`run.sh`:
```
#!/bin/bash
# OpenROAD 26Q1-2900-gdf79404cd8, Yosys 0.63+post, stock flow scripts
make -C /OpenROAD-flow-scripts/flow DESIGN_CONFIG=/design/flow/config.mk WORK_HOME=/design/flow/orfs finish
```
`design.v`:
```
module I_FETCH(
    input clk, reset,
    input PCSrc,
    input [31:0] ex_mem,
    output [31:0] instruction_out,
    output reg [31:0] pc
    );
    wire [31:0] pc_next;
    wire [31:0] pc_plus4;
    wire [31:0] data;
    instruction_memory instr_mem (
    .address(pc),
    .data(instruction_out)
    );
    increment_by_4 incr_by4 (
    .incr_in(pc),
    .incr_out(pc_plus4)
    );
    mux_2x1 mux_2by1 (
    .B(pc_plus4),
    .A(ex_mem),
    .sel(PCSrc),
    .out(pc_next)
    );
    always @(posedge clk or posedge reset)
    begin
        if (reset)
            pc <= 0;
        else
            pc <= pc_next;
    end
    assign instruction_out = data;
endmodule
module increment_by_4(
    input [31:0] incr_in,
    output [31:0] incr_out
    );
    assign incr_out = incr_in + 4;
endmodule
module instruction_memory(
    input [31:0] address,  
    output [31:0] data  
    );
    reg [31:0] memory [127:0];  
    integer i;
    initial
    begin
        memory[0] = 32'hA00000AA;
        memory[1] = 32'h10000011;
        memory[2] = 32'h20000022;
        memory[3] = 32'h30000033;
        memory[4] = 32'h40000044;
        memory[5] = 32'h50000055;
        memory[6] = 32'h60000066;
        memory[7] = 32'h70000077;
        memory[8] = 32'h80000088;
        memory[9] = 32'h90000099;
        for (i = 10; i < 128; i = i + 1)
            memory[i] = 32'h00000000;
    end
    assign data = memory[address[6:0]];
endmodule
module mux_2x1(
    input [31:0] A, B,
    input sel,
    output [31:0] out
    );
    assign out = sel ? A : B;
endmodule
```
`constraint.sdc`:
```
current_design I_FETCH

set clk_period 7.1
set clk_io_pct 0.2

create_clock -name clk0 -period $clk_period [get_ports {clk}]

set non_clock_inputs [all_inputs -no_clocks]
set_input_delay [expr $clk_period * $clk_io_pct] -clock clk0 $non_clock_inputs
set_output_delay [expr $clk_period * $clk_io_pct] -clock clk0 [all_outputs]
```
`config.mk`:
```
export PLATFORM = sky130hd
export DESIGN_NAME = I_FETCH
export DESIGN_NICKNAME = I_FETCH
export VERILOG_FILES = /design/flow/design.v
export SDC_FILE = /design/flow/constraint.sdc
export NUM_CORES = 4
export LEC_CHECK = 1
export CORE_AREA = 10 10 110 110
export DIE_AREA = 0 0 120 120
```
==> results_dict.tcl <==
# flow metrics
set metrics [dict create \
    seq_area_frac_synth_pct 40.4 \
    r2r_end "pc[26]" \
    clockRootBuffer "clkbuf_8" \
    ys_types 24 \
    max_freq_ghz 0.300 \
    outcome "complete, no violations" \
    max-vdd-ir-drop_uv 62.2 \
    crit_arrival_ps 1910 \
    ys_chip_area_sq_um 1980 \
    edf_count 0 \
    ctsHoldBuffers 0 \
    finalClockSkew_ps 5.81 \
    holdPathEnd "pc[0]" \
    hpwlAfterDp_um 4440 \
    final.min_clock_period_ps 3330 \
    post_cts_buffers 0 \
    num_vias 1662 \
    maxCapViolCount 0 \
    hp-class "reg2reg" \
    logic_area_sq_um 987 \
    cts-resized-gates 0 \
    wl_per_cell_um 13.4 \
    clkSinkCount 32 \
    tightest_slew_ps 660 \
    final_antenna_net_count 0 \
    flop_area_sq_um 801 \
    rr_worst_depth 6 \
    endpoint_kind "primary output" \
    rsz0062_at_grt "false" \
    fp-row-count 36 \
    drt_iter0_drc 61 \
    async_reset_ff_share_pct 100 \
    syn_area_per_cell_sq_um 8.76 \
    finalSetupViolCount 0 \
    gp_congestion 0.761 \
    clockBufferDepth 2 \
    numSynthFlops 32 \
    grt-ovfl-total 0 \
    clk_pin_slew_ps 70 \
    netlist_instances 226 \
    largest_reg_flops 32 \
    ys_warn_count 2 \
    grt_pass1_wl_um 9340 \
    ios 99 \
    via_per_inst 3.88 \
    wl_um 5730 \
    utilization_pct 29.1 \
    min_path_cells 1 \
    grt_max_degree 62 \
    path_max_fanout 7 \
    antenna_found_initial 0 \
    setup-tns-final_ps 0 \
    drive_above_1_share_pct 5.08 \
    cts_tree "yes" \
    r2r-start "pc[2]" \
    yosys-stat-cells 226 \
    layout_top_cell "clkdlybuf4s50_1" \
    grt_pass1_vias 1753 \
    netlist_area_sq_um 1980 \
    io_buffers 78 \
    die-area_sq_um 14400 \
    area_delta_synth_final_pct 43.5 \
    core_area_sq_um 9770 \
    h-tree-depth 2 \
    power.density_nw_per_um2 163 \
    rrSetupSlack_ps 4890 \
    fillCellCount 1022 \
    hp-start "pc[0]" \
    hold_viol 0 \
    slew_headroom_pct 55.7 \
    first_pass_iters 3 \
    top_register "pc" \
    top_regs "pc x32" \
    worstSetupPathType "reg2out" \
    cellLeakagePower_nw 1.12 \
    flop_cell "dfrtp_1" \
    tool_warnings 26 \
    drc 0 \
    final_cell_mix "clkdlybuf4s50_1, nand2_1, dfrtp_1, o21ai_0" \
    fp_util_pct 20.3 \
    slew_viol_final 0 \
    grt_usage_pct 7.92 \
    clk_latency_ps 280 \
    cts_buffers 5 \
    worstPathRequired_ps 5680 \
    finalClockPeriodUsage_pct 46.9 \
    chipWidth_um 120 \
    die_h_um 120 \
    worstSetupStartpointType "register" \
    antenna_cells 0 \
]
-- power by group --
| group | total [mW] | switching, mW | leakage (nW) | internal, mW |
|---|---|---|---|---|
| Combinational | 0.105 | 0.0336 | 0.689 | 0.0711 |
| Clock | 0.132 | 0.0654 | 0.0410 | 0.0666 |
| Sequential | 0.225 | 0.0254 | 0.387 | 0.200 |
-- through the flow --
step | total power [mW] | worst slack [ps] | std cells | instance area (sq um) | hold slack [ps]
final | 0.462 | 3770 | 428 | 2840 | 580
after global routing | 0.497 | 3550 | 428 | 2840 | 616
after detailed placement | 0.336 | 4050 | 421 | 2760 | 569
after floorplan | 0.270 | 4680 | 245 | 2050 | 512
after global placement | 0.336 | 4090 | 421 | 2760 | 564
after CTS | 0.474 | 3730 | 428 | 2840 | 584
-- cell families after synthesis --
kind of cell	share of synthesized area, %
buffers and inverters	13.3
xor gates and xnor gates	12.4
DFF	40.4
AOI/OAI and AO/OA	8.21
other	0.189
muxes	1.71
and+or+nand+nor	22.5
adders and majority gates	1.26
-- critical path: stages, from the launching register on --
cell	delay, ps
dfrtp_1	460
nor3_1	350
o21ai_0	150
nor2_1	180
clkdlybuf4s50_1	500
-- cell type report --
type | instances | area share [%]
multi-input cells | 171 | 34.7
flip-flops and latches | 32 | 28.2
repair buffers | 80 | 27.8
well taps | 133 | 5.86
clock buffers | 6 | 2.55
inverters | 5 | 0.661
clock inverters | 1 | 0.176
-- per-layer routing --
| layer | track usage, % | up-vias | wire (um) |
|---|---|---|---|
| met5 | 0 | - | 0 |
| met4 | 0.603 | 0 | 34 |
| met3 | 3.24 | 5 | 444 |
| met2 | 12.0 | 57 | 2540 |
| met1 | 10.9 | 747 | 2720 |
| li1 | - | 853 | - |
-- synth_stat cells (2+ instances only) --
cell type / n / area share (%)
nand4_1: 10 / 3.2
nand3_1: 13 / 3.3
dfrtp_1: 32 / 40
nor4_1: 2 / 0.63
and3_1: 4 / 1.3
o21ai_1: 6 / 1.5
inv_1: 5 / 0.95
nor3_1: 4 / 1.0
nor2_1: 6 / 1.1
and4_1: 2 / 0.88
and2_1: 4 / 1.3
xnor2_1: 8 / 3.5
o21ai_0: 25 / 6.3
clkbuf_1: 8 / 1.5
buf_4: 28 / 11
ha_1: 2 / 1.3
nand2_1: 38 / 7.2
nor4_4: 2 / 2.1
mux2_2: 3 / 1.7
xor2_1: 20 / 8.8
-- how the worst max path moves through the flow --
stage | from | endpoint | slack (ps) | cells after the start
CTS | pc[4] | instruction_out[1] | 3730 | 4
global route | pc[4] | instruction_out[1] | 3550 | 4
finish | pc[4] | instruction_out[29] | 3770 | 4
Power is estimated from default activity; no workload was simulated.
* * * * * * *
Write out each line above containing "layer".

-- per-layer routing --
| layer | track usage, % | up-vias | wire (um) |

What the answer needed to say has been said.